YOUR OBJECTIVE –
From the line containing "if (clr || pv) begin" to the end of the records below, output each line exactly; include both ends and nothing else.

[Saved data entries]
+ + + + + + +
This design comes from an exercise in tuning for small area and a short achievable clock period on the open sky130 flow, not from production work.
Function was checked by simulation only, so behaviour that the tests miss may differ from the original.

==> trial 6 <==
Design matriscarpici, start of the top module:
module matriscarpici #(parameter M=8)(
    input clk,
    input rst,
    input [M-1:0] matris_veri,
    input matris_gecerli,
    output reg [2*M+1:0] carpim_veri,
    output reg carpim_gecerli
    );
==> module matriscarpici, before the edit <==
module matriscarpici #(parameter M=8)(
    input clk,
    input rst,
    input [M-1:0] matris_veri,
    input matris_gecerli,
    output reg [2*M+1:0] carpim_veri,
    output reg carpim_gecerli
    );
    reg [4:0] n;           
    reg [M-1:0] d_r;       
    reg [M+1:0] t_r3;      
    reg t_r;               
    reg [M+3:0] p0l, p0h, p1l, p1h;  
    reg pv;                
    reg [M-1:0] s [0:7];   
    reg [2*M+1:0] f0, g0, f1, g1;  
    wire take = matris_gecerli && !n[4];
    wire a_r = t_r && (n[4:3] == 2'b00 || n == 5'd8);   
    wire b_r = t_r && !a_r;                              
    wire shift_a = a_r || (b_r && !n[0]);                
    wire clr = !n[4] && !n[3];
    wire [M+1:0] r0 [0:3];
    wire [M+1:0] r1 [0:3];
    genvar q;
    generate
        for (q = 0; q < 4; q = q + 1) begin : rows
            wire [1:0] a0 = s[0][2*q+1:2*q];
            wire [1:0] a1 = s[4][2*q+1:2*q];
            assign r0[q] = a0[1] ? (a0[0] ? t_r3 : {1'b0, d_r, 1'b0}) : (a0[0] ? {2'b00, d_r} : {(M+2){1'b0}});
            assign r1[q] = a1[1] ? (a1[0] ? t_r3 : {1'b0, d_r, 1'b0}) : (a1[0] ? {2'b00, d_r} : {(M+2){1'b0}});
        end
    endgenerate
    wire [2*M+1:0] sum0 = f0 + p0l + {p0h, 4'd0};
    wire [2*M+1:0] sum1 = f1 + p1l + {p1h, 4'd0};
    wire out_sum = !rst && n[4] && !n[1] && pv;
    wire [2*M+1:0] out_held = (rst || !n[4]) ? {(2*M+2){1'b0}} :
                              n[1] ? f1 : g0;
    integer j;
    always @(posedge clk) begin
        d_r <= matris_veri;
        t_r3 <= {2'b00, matris_veri} + {1'b0, matris_veri, 1'b0};
        t_r <= take && !rst;
        if (shift_a) begin
            for (j = 0; j < 7; j = j + 1)
                s[j] <= s[j+1];
            s[7] <= d_r;
        end
        p0l <= r0[0] + {r0[1], 2'b00};
        p0h <= r0[2] + {r0[3], 2'b00};
        p1l <= r1[0] + {r1[1], 2'b00};
        p1h <= r1[2] + {r1[3], 2'b00};
        pv <= b_r;
        if (clr || pv) begin
            f0 <= g0;
            f1 <= g1;
        end else if (n[4] && n[1:0] == 2'd2) begin
            f1 <= g1;            
        end
        if (clr) begin
            g0 <= 0;
            g1 <= 0;
        end else if (pv) begin
            g0 <= sum0;
            g1 <= sum1;
        end
        carpim_veri <= out_sum ? sum0 : out_held;
        carpim_gecerli <= !rst && n[4];
        if (rst || n == 5'd19)
            n <= 0;
        else if (n[4] || take)
            n <= n + 1;
    end
endmodule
+ + + + + + +
RESPONSE FOR THIS EXERCISE –
        if (clr || pv) begin
            f0 <= g0;
            f1 <= g1;
        end else if (n[4] && n[1:0] == 2'd2) begin
            f1 <= g1;            
        end
        if (clr) begin
            g0 <= 0;
            g1 <= 0;
        end else if (pv) begin
            g0 <= sum0;
            g1 <= sum1;
        end
        carpim_veri <= out_sum ? sum0 : out_held;
        carpim_gecerli <= !rst && n[4];
        if (rst || n == 5'd19)
            n <= 0;
        else if (n[4] || take)
            n <= n + 1;
    end
endmodule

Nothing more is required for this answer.